The first decision to be made when performing a distillation is to determine whether it will be carried out under vacuum or atmospheric pressure. Both modes of distillation have their pros and cons as shown in Table 34.1.
TABLE 34.1 Comparing Distillation Modes
Atmospheric | Vacuum |
Used when high temperature is needed during distillation mostly to avoid precipitation | Lower temperature distillation can be carried out for temperature sensitive compounds |
Higher temperature on the condenser can be used (water cooled, no need for heating and cooling skids) | Lower jacket temperature on distillation tank can be used (no need for high boiling heat transfer fluid on jacket) |
Requires less energy input when distilling low boiling solvents | Higher solvent removal rate but with a higher chance of foaming and yield loss due to bumping |
Less capital and operating cost (no need for vacuum skids) | Energy efficient when distilling at lower jacket temperatures due to less heat loss to surrounding |
Generally, in the laboratory setting, the use of distillation to solvent exchange or azeotropically dry the product to remove water is performed by distilling the product to “dryness.” In this case, the solvent is completely stripped and the product precipitates as solids in the roto‐vap. The new solvent will then be added to the precipitated product and redissolved. In the plant setting, distilling to “dryness” is operationally challenging; therefore, these distillations are performed using either constant volume distillation (CVD) or put‐and‐take. In a constant volume distillation, the batch is concentrated to a desired volume (Vconc), and the volume is maintained throughout the unit operation at Vconc by continuously adding fresh solvent at the same rate of solvent removal, until the desired residual solvent levels are achieved. In a put‐and‐take distillation, the batch is concentrated to a desired volume (Vconc), and then a shot of fresh solvent (Vadd) is added, which will increase the volume. The batch is again distilled to Vconc. This put‐and‐take process is repeated until the desired target level of residual solvent is achieved. The value of Vconc depends on factors such as the minimum stir volume, solubility of the product, and heat transfer area. The most common methods to call the end of distillation are done via gas chromatography or Karl Fischer analysis (KF, for residual water). The advantages of CVD over traditional put‐and‐take distillation are lower amounts of solvent needed, smaller vessels, and potentially less time. However, CVD requires extra automation and controls such as a level indicator in the distillation vessel and a flow controller on the solvent charging line that can communicate with each other. The performance of CVD vs. put‐and‐take is a function of several factors, namely, jacket temperature, pressure, Vconc, vessel heat transfer, and Vadd, for put‐and‐take distillation. While designing and optimizing a distillation process, each of these factors must be considered.
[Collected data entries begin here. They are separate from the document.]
`config.mk`:
```
export PLATFORM = sky130hd
export DESIGN_NAME = hazard_ctrl_flat
export DESIGN_NICKNAME = d
export VERILOG_FILES = /design/src/rtl/hazard_ctrl_if.sv /design/src/rtl/hazard_ctrl.sv /design/src/flat_wrapper.sv
export SDC_FILE = /design/constraint.sdc
export NUM_CORES = 1
export LEC_CHECK = 0
export BUFFER_PORTS_ARGS = -buffer_cell sky130_fd_sc_hd__buf_2
export CAP_MARGIN = 20
export CORE_MARGIN = 2
export CORE_UTILIZATION = 45
export CTS_BUF_LIST = sky130_fd_sc_hd__clkbuf_8
export DETAILED_ROUTE_END_ITERATION = 8
export GPL_TIMING_DRIVEN = 0
export PLACE_DENSITY = 0.75
export RECOVER_POWER = 50
export SLEW_MARGIN = 20
export SYNTH_ARGS = -nofsm -noshare
export SYNTH_HDL_FRONTEND = slang
export SYNTH_SLANG_ARGS = --single-unit
```
`constraint.sdc`:
```
create_clock -name clk -period 5.87 [get_ports clk]
set_input_delay 1.761 -clock clk [delete_from_list [all_inputs] [get_ports clk]]
set_output_delay 1.761 -clock clk [all_outputs]
set_load 0.05 [all_outputs]
```
`src/rtl/hazard_ctrl_if.sv`:
```
// Pipeline <-> hazard controller signal bundle: pipeline status in, stall/flush controls out.
// The pipeline side is the master; the hazard controller is the slave.
interface hazard_ctrl_if;
  logic [4:0]  Rs1_ID;
  logic [4:0]  Rs2_ID;
  logic        rs1_used_ID;
  logic        rs2_used_ID;
  logic [4:0]  Rd_EX;
  logic        d_load_enable_EX;
  logic        pc_taken_EX;
  logic        d_req_MEM;
  logic        d_ready;
  logic        cnt_clr;

  logic        stall_pc;
  logic        stall_id;
  logic        stall_exmem;
  logic        bubble_ex;
  logic        flush_id;
  logic [1:0]  state;
  logic        mem_timeout;
  logic [15:0] stall_cnt;
  logic [15:0] flush_cnt;

  modport master (
    output Rs1_ID, Rs2_ID, rs1_used_ID, rs2_used_ID, Rd_EX, d_load_enable_EX,
           pc_taken_EX, d_req_MEM, d_ready, cnt_clr,
    input  stall_pc, stall_id, stall_exmem, bubble_ex, flush_id, state,
           mem_timeout, stall_cnt, flush_cnt
  );

  modport slave (
    input  Rs1_ID, Rs2_ID, rs1_used_ID, rs2_used_ID, Rd_EX, d_load_enable_EX,
           pc_taken_EX, d_req_MEM, d_ready, cnt_clr,
    output stall_pc, stall_id, stall_exmem, bubble_ex, flush_id, state,
           mem_timeout, stall_cnt, flush_cnt
  );
endinterface

```
`src/rtl/hazard_ctrl.sv`:
```
// Pipeline hazard controller: memory-wait stalls, branch flushes and load-use bubbles,
// with a sticky memory-timeout flag and saturating stall/flush performance counters.
module hazard_ctrl #(
  parameter int unsigned FLUSH_CYCLES = 1,
  parameter int unsigned TIMEOUT      = 255
) (
  input logic           clk,
  input logic           reset_n,
  hazard_ctrl_if.slave  hz
);

  typedef enum logic [1:0] {
    StRun   = 2'd0,
    StLu    = 2'd1,
    StFlush = 2'd2,
    StMwait = 2'd3
  } state_e;

  localparam logic [1:0] FlushRem   = 2'(FLUSH_CYCLES - 1);
  localparam bit         MultiFlush = (FLUSH_CYCLES > 1);

  state_e      state_q, state_d, eff_state;
  logic        ret_flush_q, ret_flush_d;
  logic [1:0]  rem_q, rem_d;
  logic [7:0]  wait_q, wait_d;
  logic        timeout_q, timeout_d;
  logic [15:0] stall_cnt_q, stall_cnt_d;
  logic [15:0] flush_cnt_q, flush_cnt_d;

  logic mem_hold;
  logic load_use;
  logic rs1_hit, rs2_hit;
  logic stall_pc_c, stall_id_c, stall_exmem_c, bubble_ex_c, flush_id_c;
  logic flush_inc;
  logic stall_pc_g;

  assign mem_hold = hz.d_req_MEM & ~hz.d_ready;
  assign rs1_hit  = hz.rs1_used_ID & (hz.Rs1_ID == hz.Rd_EX);
  assign rs2_hit  = hz.rs2_used_ID & (hz.Rs2_ID == hz.Rd_EX);
  assign load_use = hz.d_load_enable_EX & (hz.Rd_EX != 5'd0) & (rs1_hit | rs2_hit);

  // The cycle the memory access completes is decided by the state MWAIT was entered from,
  // so a pending flush or load-use hazard is handled without losing a cycle.
  always_comb begin
    eff_state = state_q;
    if (state_q == StMwait) begin
      eff_state = ret_flush_q ? StFlush : StRun;
    end
  end

  always_comb begin
    stall_pc_c    = 1'b0;
    stall_id_c    = 1'b0;
    stall_exmem_c = 1'b0;
    bubble_ex_c   = 1'b0;
    flush_id_c    = 1'b0;
    flush_inc     = 1'b0;
    state_d       = state_q;
    ret_flush_d   = ret_flush_q;
    rem_d         = rem_q;

    if (mem_hold) begin
      stall_pc_c    = 1'b1;
      stall_id_c    = 1'b1;
      stall_exmem_c = 1'b1;
      state_d       = StMwait;
      ret_flush_d   = (eff_state == StFlush);
    end else begin
      unique case (eff_state)
        StRun, StLu: begin
          if (hz.pc_taken_EX) begin
            flush_id_c = 1'b1;
            flush_inc  = 1'b1;
            if (MultiFlush) begin
              state_d = StFlush;
              rem_d   = FlushRem;
            end else begin
              state_d = StRun;
            end
          end else if ((eff_state == StRun) && load_use) begin
            stall_pc_c  = 1'b1;
            stall_id_c  = 1'b1;
            bubble_ex_c = 1'b1;
            state_d     = StLu;
          end else begin
            state_d = StRun;
          end
        end
        StFlush: begin
          flush_id_c = 1'b1;
          if (hz.pc_taken_EX) begin
            // A new taken branch counts this cycle as its first flush cycle.
            flush_inc = 1'b1;
            rem_d     = FlushRem;
            state_d   = StFlush;
          end else if (rem_q <= 2'd1) begin
            rem_d   = 2'd0;
            state_d = StRun;
          end else begin
            rem_d   = rem_q - 2'd1;
            state_d = StFlush;
          end
        end
        default: begin
          state_d = StRun;
        end
      endcase
    end
  end

  // Consecutive-wait counter and sticky timeout.
  always_comb begin
    wait_d    = 8'd0;
    timeout_d = timeout_q;
    if (mem_hold) begin
      wait_d = (wait_q == 8'hFF) ? wait_q : wait_q + 8'd1;
      if (32'(wait_d) >= TIMEOUT) begin
        timeout_d = 1'b1;
      end
    end
  end

  assign stall_pc_g = reset_n & stall_pc_c;

  always_comb begin
    stall_cnt_d = stall_cnt_q;
    flush_cnt_d = flush_cnt_q;
    if (hz.cnt_clr) begin
      stall_cnt_d = 16'd0;
      flush_cnt_d = 16'd0;
    end else begin
      if (stall_pc_g && (stall_cnt_q != 16'hFFFF)) begin
        stall_cnt_d = stall_cnt_q + 16'd1;
      end
      if (flush_inc && (flush_cnt_q != 16'hFFFF)) begin
        flush_cnt_d = flush_cnt_q + 16'd1;
      end
    end
  end

  always_ff @(posedge clk) begin
    if (!reset_n) begin
      state_q     <= StRun;
      ret_flush_q <= 1'b0;
      rem_q       <= 2'd0;
      wait_q      <= 8'd0;
      timeout_q   <= 1'b0;
      stall_cnt_q <= 16'd0;
      flush_cnt_q <= 16'd0;
    end else begin
      state_q     <= state_d;
      ret_flush_q <= ret_flush_d;
      rem_q       <= rem_d;
      wait_q      <= wait_d;
      timeout_q   <= timeout_d;
      stall_cnt_q <= stall_cnt_d;
      flush_cnt_q <= flush_cnt_d;
    end
  end

  // Controls must act in the same cycle as the hazard, so they are decoded, not registered.
  assign hz.stall_pc    = stall_pc_g;
  assign hz.stall_id    = reset_n & stall_id_c;
  assign hz.stall_exmem = reset_n & stall_exmem_c;
  assign hz.bubble_ex   = reset_n & bubble_ex_c;
  assign hz.flush_id    = reset_n & flush_id_c;
  assign hz.state       = state_q;
  assign hz.mem_timeout = timeout_q;
  assign hz.stall_cnt   = stall_cnt_q;
  assign hz.flush_cnt   = flush_cnt_q;

endmodule
```
`src/flat_wrapper.sv`:
```
// flat-port wrapper written by rule: the top's interface ports become plain ports
module hazard_ctrl_flat 
#(
  parameter int unsigned FLUSH_CYCLES = 1,
  parameter int unsigned TIMEOUT      = 255
)
  (clk, reset_n, hz_Rs1_ID, hz_Rs2_ID, hz_rs1_used_ID, hz_rs2_used_ID, hz_Rd_EX, hz_d_load_enable_EX, hz_pc_taken_EX, hz_d_req_MEM, hz_d_ready, hz_cnt_clr, hz_stall_pc, hz_stall_id, hz_stall_exmem, hz_bubble_ex, hz_flush_id, hz_state, hz_mem_timeout, hz_stall_cnt, hz_flush_cnt);
  hazard_ctrl_if hz_i ();
  input logic clk;
  input logic reset_n;
  input wire logic [$bits(hz_i.Rs1_ID)-1:0] hz_Rs1_ID;
  input wire logic [$bits(hz_i.Rs2_ID)-1:0] hz_Rs2_ID;
  input wire logic [$bits(hz_i.rs1_used_ID)-1:0] hz_rs1_used_ID;
  input wire logic [$bits(hz_i.rs2_used_ID)-1:0] hz_rs2_used_ID;
  input wire logic [$bits(hz_i.Rd_EX)-1:0] hz_Rd_EX;
  input wire logic [$bits(hz_i.d_load_enable_EX)-1:0] hz_d_load_enable_EX;
  input wire logic [$bits(hz_i.pc_taken_EX)-1:0] hz_pc_taken_EX;
  input wire logic [$bits(hz_i.d_req_MEM)-1:0] hz_d_req_MEM;
  input wire logic [$bits(hz_i.d_ready)-1:0] hz_d_ready;
  input wire logic [$bits(hz_i.cnt_clr)-1:0] hz_cnt_clr;
  output wire logic [$bits(hz_i.stall_pc)-1:0] hz_stall_pc;
  output wire logic [$bits(hz_i.stall_id)-1:0] hz_stall_id;
  output wire logic [$bits(hz_i.stall_exmem)-1:0] hz_stall_exmem;
  output wire logic [$bits(hz_i.bubble_ex)-1:0] hz_bubble_ex;
  output wire logic [$bits(hz_i.flush_id)-1:0] hz_flush_id;
  output wire logic [$bits(hz_i.state)-1:0] hz_state;
  output wire logic [$bits(hz_i.mem_timeout)-1:0] hz_mem_timeout;
  output wire logic [$bits(hz_i.stall_cnt)-1:0] hz_stall_cnt;
  output wire logic [$bits(hz_i.flush_cnt)-1:0] hz_flush_cnt;
  assign hz_i.Rs1_ID = hz_Rs1_ID;
  assign hz_i.Rs2_ID = hz_Rs2_ID;
  assign hz_i.rs1_used_ID = hz_rs1_used_ID;
  assign hz_i.rs2_used_ID = hz_rs2_used_ID;
  assign hz_i.Rd_EX = hz_Rd_EX;
  assign hz_i.d_load_enable_EX = hz_d_load_enable_EX;
  assign hz_i.pc_taken_EX = hz_pc_taken_EX;
  assign hz_i.d_req_MEM = hz_d_req_MEM;
  assign hz_i.d_ready = hz_d_ready;
  assign hz_i.cnt_clr = hz_cnt_clr;
  assign hz_stall_pc = hz_i.stall_pc;
  assign hz_stall_id = hz_i.stall_id;
  assign hz_stall_exmem = hz_i.stall_exmem;
  assign hz_bubble_ex = hz_i.bubble_ex;
  assign hz_flush_id = hz_i.flush_id;
  assign hz_state = hz_i.state;
  assign hz_mem_timeout = hz_i.mem_timeout;
  assign hz_stall_cnt = hz_i.stall_cnt;
  assign hz_flush_cnt = hz_i.flush_cnt;
  hazard_ctrl #(.FLUSH_CYCLES(FLUSH_CYCLES), .TIMEOUT(TIMEOUT)) u_core (.clk(clk), .reset_n(reset_n), .hz(hz_i));
endmodule
```
==> summary.md, run 1 <==
| Metric | Value |
|---|---|
| Core ar. | 5040 sq um |
| Share of total power in combinational logic | 8.5% |
| Setup violations, final | 0 |
| Synth top area cells | dfxtp_1, xnor2_1, nor2_1 |
| P_leak | 1.03 nW |
| Reg2Reg Launch Point | u_core.hz.stall_cnt[3]$_SDFFE_PP0P_ |
| Iter 0 DRT Violations | 96 |
| Mapped Area | 2310 sq um |
| Vias/cell | 5.08 |
| Int Pwr | 0.456 mW |
| Area grow syn2layout | 20.3% |
| Initial antenna violation count | 0 |
| Hold Path Cell Cnt | 2 |
| Clk_lat worst skew | 0.30 ns |
| Critical Path AT | 3.67 ns |
| Min-delay src | u_core.rem_q[1]$_SDFFE_PN0P_ |
| IO Pins | 64 |
| Number of distinct library cells after synthesis | 42 |
| Ys async rst share | 0% |
| Ratio of cells with drive above 1 in the final layout | 15.4% |
| Met3 WL | 336 um |
| Total gr overflow | 0 |
| Min Clock Period, post-route | 5.43 ns |
| Inserted Clock Buffers | 5 |
| Die width | 75.7 um |
| Antenna viol nets, final | 0 |
| WL final | 4960 um |
| Worst hold path class | reg -> reg |
| EDFF count, synth | 0 |
| Predominant post-synthesis flop cell | dfxtp_1 |
| Die Height | 75.7 um |
| Clk slew on worst S/H paths | 0.08 ns |
| Routed len/inst | 11.8 um |
| # DRC | 0 |
| Gpl congestion | 0.789 |
| Max IR drop VDD | 0.000132 V |
| CP startpoint | hz_Rd_EX[1] |
| Clock power frac | 38.3% |
| First-pass GRT wire length | 8100 um |
| Number of diodes | 0 |
| Sequential share of the synthesized area | 39.8% |
| Warnings from Yosys | 0 |
| Top Metal Used | met4 |
| Post-CTS Resized | 0 |
| CTS sink count | 46 |
| Critical path class | in -> out |
| Iteration count of the initial detailed-routing pass | 4 |
| Total power | 0.593 mW |
| Post-CTS Setup Inserts | 0 |
| CTS Hold Bufs | 0 |
| Max_slew headroom | 55.7% |
| Clock skew | 0.00517 ns |
| Status | finished, final reports clean |
| Root Driver | clkbuf_8 |
| Commonest non-fill, non-tap cells in the layout | nor2_1, dfxtp_1, buf_2 |
| Switching portion of total power | 23.0% |
| CTS H-tree lvls | 2 |
| Largest net degree at the start of global routing | 14 |
| Worst Path Max Fanout | 10 |
| DR vias | 2,138 |
| Clk buf depth | 2 |
| Final period utilization | 92.5% |
| PwrDens | 213 nW/um^2 |
| Mean Syn Cell Area | 8.24 sq um |
| Crit path to | hz_stall_pc |
| Seq pwr share | 53.2% |
| PortBufs | 62 |
| Total negative slack | 0 ns |
| Switch Pwr | 0.137 mW |
| Post-synth top area share | 39.8% |
| Max-cap violations | 0 |
| Sequential cell area | 921 sq um |
| Worst Reg-to-Reg Cells | 8 |
| # rows | 26 |
| Metal-1 WL | 2290 um |
| Met2 wire len | 2290 um |
| Vias in the first global route | 1,890 |
| Dpl hpwl | 3750 um |
| Setup crit end kind | output pin |
| Unrepaired setup endpoints after global routing | false |
| Slew of the pin with the lowest slew margin | 0.660 ns |
| Reg-to-reg slack, setup | 3.77 ns |
| Area of the multi-input gates | 1320 sq um |
| Final Net Count | 377 |
| RR Endpoint | u_core.hz.stall_cnt[10]$_SDFFE_PP0P_ |
| All-Layer GR Usage | 18.2% |
| Synth Instances | 281 |
| CP required | 4.11 ns |
| Max Freq | 0.184 GHz |
| CP startpoint kind | input port |
| DIE AREA | 5730 sq um |
| Register bit count reported by yosys | 46 |
| Most common cell after layout, fill and taps aside | nor2_1 |
| Fill cell count | 494 |
| CTS tree | built |
| Area leader, netlist | dfxtp_1 |
| Max Transition Viols Final | 0 |
| Effective utilization at floorplan | 45.9% |
| Synth Net Count | 308 |
| Final Hold Fails | 0 |
==> cells in the mapped netlist, types with 2 or more instances <==
library cell / count
nand3_1: 9
a21oi_1: 9
xor2_1: 11
nor2b_1: 2
xnor2_1: 27
nor4_1: 3
dfxtp_1: 46
o21ai_0: 4
ha_1: 3
nand2_1: 34
and3_1: 8
nor3b_1: 3
and2_1: 2
clkbuf_1: 4
nand4_1: 8
nor3_2: 4
nor4b_1: 2
nand2b_1: 3
a21boi_0: 2
and4_1: 2
mux2i_1: 3
inv_1: 8
nor2_1: 50
a211oi_1: 3
a31oi_1: 4
nor3_1: 8
buf_2: 3
o22ai_1: 2
==> sequential cells by signal, indices dropped and copies added, names as in the netlist <==
signal / count
u_core.hz.mem_timeout: 1
u_core.hz.flush_cnt: 16
u_core.hz.state: 2
u_core.rem_q: 2
u_core.hz.stall_cnt: 16
u_core.ret_flush_q: 1
u_core.wait_q: 8
==> stage by stage <==
stage               utilization (%)  std cells  area, sq um  setup WS (ns)  hold WS [ns]
CTS                            55.9        421         2820          0.426         0.449
global route                   55.2        421         2780          0.310         0.499
finish                         55.2        421         2780          0.442         0.450
floorplan                         -        281         2310          0.678         0.420
global placement               53.8        413         2710          0.468         0.439
detailed placement             53.8        413         2710          0.451         0.433
==> worst min-delay path by stage <==
stage,slack (ns),end
2_1_floorplan,0.42,u_core.rem_q[1]$_SDFFE_PN0P_
3_3_place_gp,0.44,u_core.rem_q[1]$_SDFFE_PN0P_
3_5_place_dp,0.43,u_core.rem_q[1]$_SDFFE_PN0P_
4_1_cts,0.45,u_core.rem_q[1]$_SDFFE_PN0P_
5_1_grt,0.50,u_core.rem_q[1]$_SDFFE_PN0P_
6_report,0.45,u_core.rem_q[1]$_SDFFE_PN0P_
==> final cells by class <==
type                       count  share of cell area [%]
clock buffer                   5                    2.47
multi-input combinational    218                    47.2
tap                           70                    3.15
clock inverter                 3                    1.35
timing repair buffer          62                    9.98
buffer                         9                    1.66
sequential                    46                    33.1
inverter                       8                    1.08
==> per-layer routing <==
metal  global-route usage [%]  up-vias
li1                         -     1094
met2                     31.1       58
met4                     4.29        0
met5                        0        -
met3                     5.95        5
met1                     22.2      981
==> kinds of logic (layout without fill, tap and decap cells) <==
group | count (synthesis) | after routing | synth area share (%)
simple gates | 143 | 143 | 30.2
flops | 46 | 46 | 39.8
xor+xnor | 38 | 38 | 14.4
compound gates | 31 | 31 | 9.30
buf+inv | 17 | 87 | 3.41
fa+ha+maj | 3 | 3 | 1.62
mux | 3 | 3 | 1.30
==> critical path: stages <==
cell and delay (ns):
buf_2 0.13, or4_1 0.52, nor2_1 0.14, a2111oi_2 0.07, a21oi_2 0.44, buf_6 0.22
inv_1 0.08, buf_4 0.13, buf_2 0.20
==> power groups by stage <==
stage | logic, mW | clock network [mW] | registers (mW)
CTS | 0.0512 | 0.233 | 0.315
global placement | 0.0500 | 0 | 0.323
floorplan | 0.0287 | 0 | 0.327
finish | 0.0501 | 0.227 | 0.315
global route | 0.0560 | 0.244 | 0.316
detailed placement | 0.0509 | 0 | 0.323
Note: power is estimated with default switching activity, not from simulation.
==> run 2, diff against run 1 <==
- CORE_UTILIZATION: 45 -> 41
- PLACE_DENSITY: 0.75 -> 0.7
==> run 2 against run 1 <==
Count of clock-buffer cells in the layout is 1 higher. First-iteration DRC count is 15% lower. Final area is 0.58% lower. Non-clock buffer count stayed put. Critical path depth stayed put. Die area is 9.2% higher. Register-to-register slack worse by 0.05 ns. Wire length is 0.60% lower. Sequential power hardly changed. Via count is 0.19% lower. Core utilization is 4.6 points lower. Highest routed layer unchanged.
==> summary.md, run 2 (same netlist as run 1, synthesis figures left out) <==
| Metric | Value |
|---|---|
| Root Driver | clkbuf_8 |
| Clk_lat worst skew | 0.29 ns |
| Status | finished, final reports clean |
| CP startpoint kind | input port |
| CP startpoint | hz_Rd_EX[1] |
| CTS Hold Bufs | 0 |
| # rows | 27 |
| Critical path class | in -> out |
| Routed len/inst | 11.7 um |
| Inserted Clock Buffers | 5 |
| Max Freq | 0.186 GHz |
| Max Transition Viols Final | 0 |
| Clk slew on worst S/H paths | 0.08 ns |
| Gpl congestion | 0.792 |
| WL final | 4930 um |
| Final period utilization | 91.7% |
| Clock skew | 0.00396 ns |
| Reg2Reg Launch Point | u_core.hz.flush_cnt[8]$_SDFFE_PP0P_ |
| Final Hold Fails | 0 |
| DIE AREA | 6260 sq um |
| PwrDens | 204 nW/um^2 |
| Number of diodes | 0 |
| Min Clock Period, post-route | 5.38 ns |
| Setup crit end kind | output pin |
| DR vias | 2,134 |
| Iteration count of the initial detailed-routing pass | 4 |
| Iter 0 DRT Violations | 82 |
| Total negative slack | 0 ns |
| Met2 wire len | 2300 um |
| Vias/cell | 5.04 |
| IO Pins | 64 |
| Metal-1 WL | 2260 um |
| Worst hold path class | reg -> reg |
| Final Net Count | 377 |
| CTS H-tree lvls | 2 |
| Post-CTS Setup Inserts | 0 |
| Critical Path AT | 3.62 ns |
| Ratio of cells with drive above 1 in the final layout | 15.7% |
| Met3 WL | 293 um |
| Clk buf depth | 2 |
| Most common cell after layout, fill and taps aside | nor2_1 |
| Dpl hpwl | 3790 um |
| Slew of the pin with the lowest slew margin | 0.612 ns |
| Area grow syn2layout | 19.6% |
| Max-cap violations | 0 |
| Effective utilization at floorplan | 42.3% |
| # DRC | 0 |
| Final Non-Filler Cells | 423 |
| Core ar. | 5470 sq um |
| Antenna viol nets, final | 0 |
| Post-CTS Resized | 0 |
| Initial antenna violation count | 0 |
| Vias in the first global route | 1,922 |
| Max_slew headroom | 58.9% |
| Min-delay src | u_core.rem_q[1]$_SDFFE_PN0P_ |
| Top Metal Used | met4 |
| Commonest non-fill, non-tap cells in the layout | nor2_1, dfxtp_1, buf_2 |
| CTS tree | built |
| Setup violations, final | 0 |
| Largest net degree at the start of global routing | 15 |
| CTS sink count | 46 |
| Total gr overflow | 0 |
| P_leak | 1.01 nW |
| First-pass GRT wire length | 8070 um |
| Die width | 79.1 um |
| Die Height | 79.1 um |
| Max IR drop VDD | 0.000100 V |
| Placed Cells | 415 |
| Unrepaired setup endpoints after global routing | false |
| CP required | 4.11 ns |
| WHS | 0.471 ns |
| Worst Path Max Fanout | 10 |
| PortBufs | 62 |
| All-Layer GR Usage | 15.9% |
-- run 2: through the flow --
| step | power, mW | util [%] | setup WS [ns] | cell area, sq um |
|---|---|---|---|---|
| 2_1_floorplan | 0.356 | - | 0.678 | 2310 |
| 3_3_place_gp | 0.372 | 49.6 | 0.508 | 2720 |
| 3_5_place_dp | 0.374 | 49.6 | 0.488 | 2720 |
| 4_1_cts | 0.573 | 51.3 | 0.494 | 2810 |
| 5_1_grt | 0.589 | 50.6 | 0.393 | 2770 |
| 6_report | 0.564 | 50.6 | 0.489 | 2770 |
-- run 2: critical path, stage by stage --
cell       delay, ns
buf_2           0.12
or4_1           0.51
nor2_1          0.14
a2111oi_2       0.07
a21oi_2         0.43
buf_6           0.22
inv_1           0.06
buf_4           0.12
buf_2           0.20
-- run 2: power breakdown --
group | internal, mW | total (mW) | switching, mW
combinational | 0.0185 | 0.0496 | 0.0311
sequential | 0.313 | 0.315 | 0.00194
clock | 0.0947 | 0.199 | 0.104
-- run 2: layout make-up --
type | count | area [sq um]
fillers | 579 | 2710
multi-input cells | 218 | 1310
flip-flops and latches | 46 | 921
repair buffers | 62 | 278
well taps | 72 | 90.1
clock buffers | 6 | 82.6
plain buffers | 9 | 46.3
inverters | 8 | 30.0
clock inverters | 2 | 12.5
-- run 2: path summary, 6_finish.rpt --
path	slack [ns]	depth (start not counted)	endpoint
worst max-delay path	0.49	9	hz_stall_pc
worst min-delay path	0.47	2	u_core.rem_q[1]$_SDFFE_PN0P_
worst max register to register	3.72	7	u_core.hz.flush_cnt[15]$_SDFFE_PP0P_
worst min register to register	0.47	2	u_core.rem_q[1]$_SDFFE_PN0P_
-- run 2: routing by layer --
metal | up-vias | GRT usage [%]
met4 | 0 | 5.52
met1 | 979 | 18.4
met3 | 7 | 4.20
met2 | 51 | 28.3
li1 | 1097 | -
met5 | - | 0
Below, a typical procedure for startup of a distillation vessel is described.
As a general consideration, the maximum jacket temperature should be set below the temperature where the product is deemed stable.
VLE is a key thermodynamic element in the design and modeling of distillations. By understanding the phase compositions and temperature vs. pressure relationships, operations can be designed and optimized to yield the desired endpoint composition while minimizing solvent usage and processing time. The VLE of a solvent system can be experimentally determined but requires a significant amount of experimentation and sample analysis to sufficiently map out the system across a range of pressures and compositions. Alternatively, VLE models can be used to explore a design space and simulate distillations. These models employ the use of activity coefficients to describe the nonideality of the liquid mixture. There are several thermodynamic models that can be used to calculate VLE, including Wilson [1], UNIQUAC [2], Van Laar, and Margules, but the more commonly used methods for modeling VLE are UNIFAC [3] and NRTL [4].
The UNIFAC method is semi‐empirical and is based on functional group contributions. An advantage of using this method is that it can be applied to multicomponent systems where no experimental data is available. One disadvantage is that the functional group contributions in the model may lack accuracy, particularly at the edges of the VLE diagrams or when the molecules of interest have a large number of functional groups. Also, UNIFAC VLE models may not accurately predict immiscibility of components or the existence of azeotropes.
The NRTL model is empirically derived and uses binary interaction parameters (BIPs) to calculate activity coefficients. These BIPs are regressed directly from experimental data sets for the components of interest, typically resulting in a more accurate model compared to UNIFAC. A large library of experimental data and regressed BIPs exists in various sources including DECHEMA and DIPPR. The downside is that BIPs or experimental data for the specific system of interest are needed, though not always readily available. For process design, NRTL should be used if data is available. In both cases (NRTL and UNIFAC) the accuracy of the model should be verified in the lab.
To demonstrate the difference between the activity coefficient models, the VLE for a solvent system consisting of a mixture of tetrahydrofuran (THF) and water are plotted as binary T‐xy diagrams in Figures 34.1 and 34.2. The VLE predicted by these two models show significant differences, particularly between 80 and 100 wt % THF. At 1 bar, the NRTL model predicts a minimum boiling point azeotrope at 95.3 wt % THF, where the UNIFAC model does not predict the existence of an azeotrope at all. The effect of this difference between the models can have a significant impact on the accuracy of a distillation design or simulation.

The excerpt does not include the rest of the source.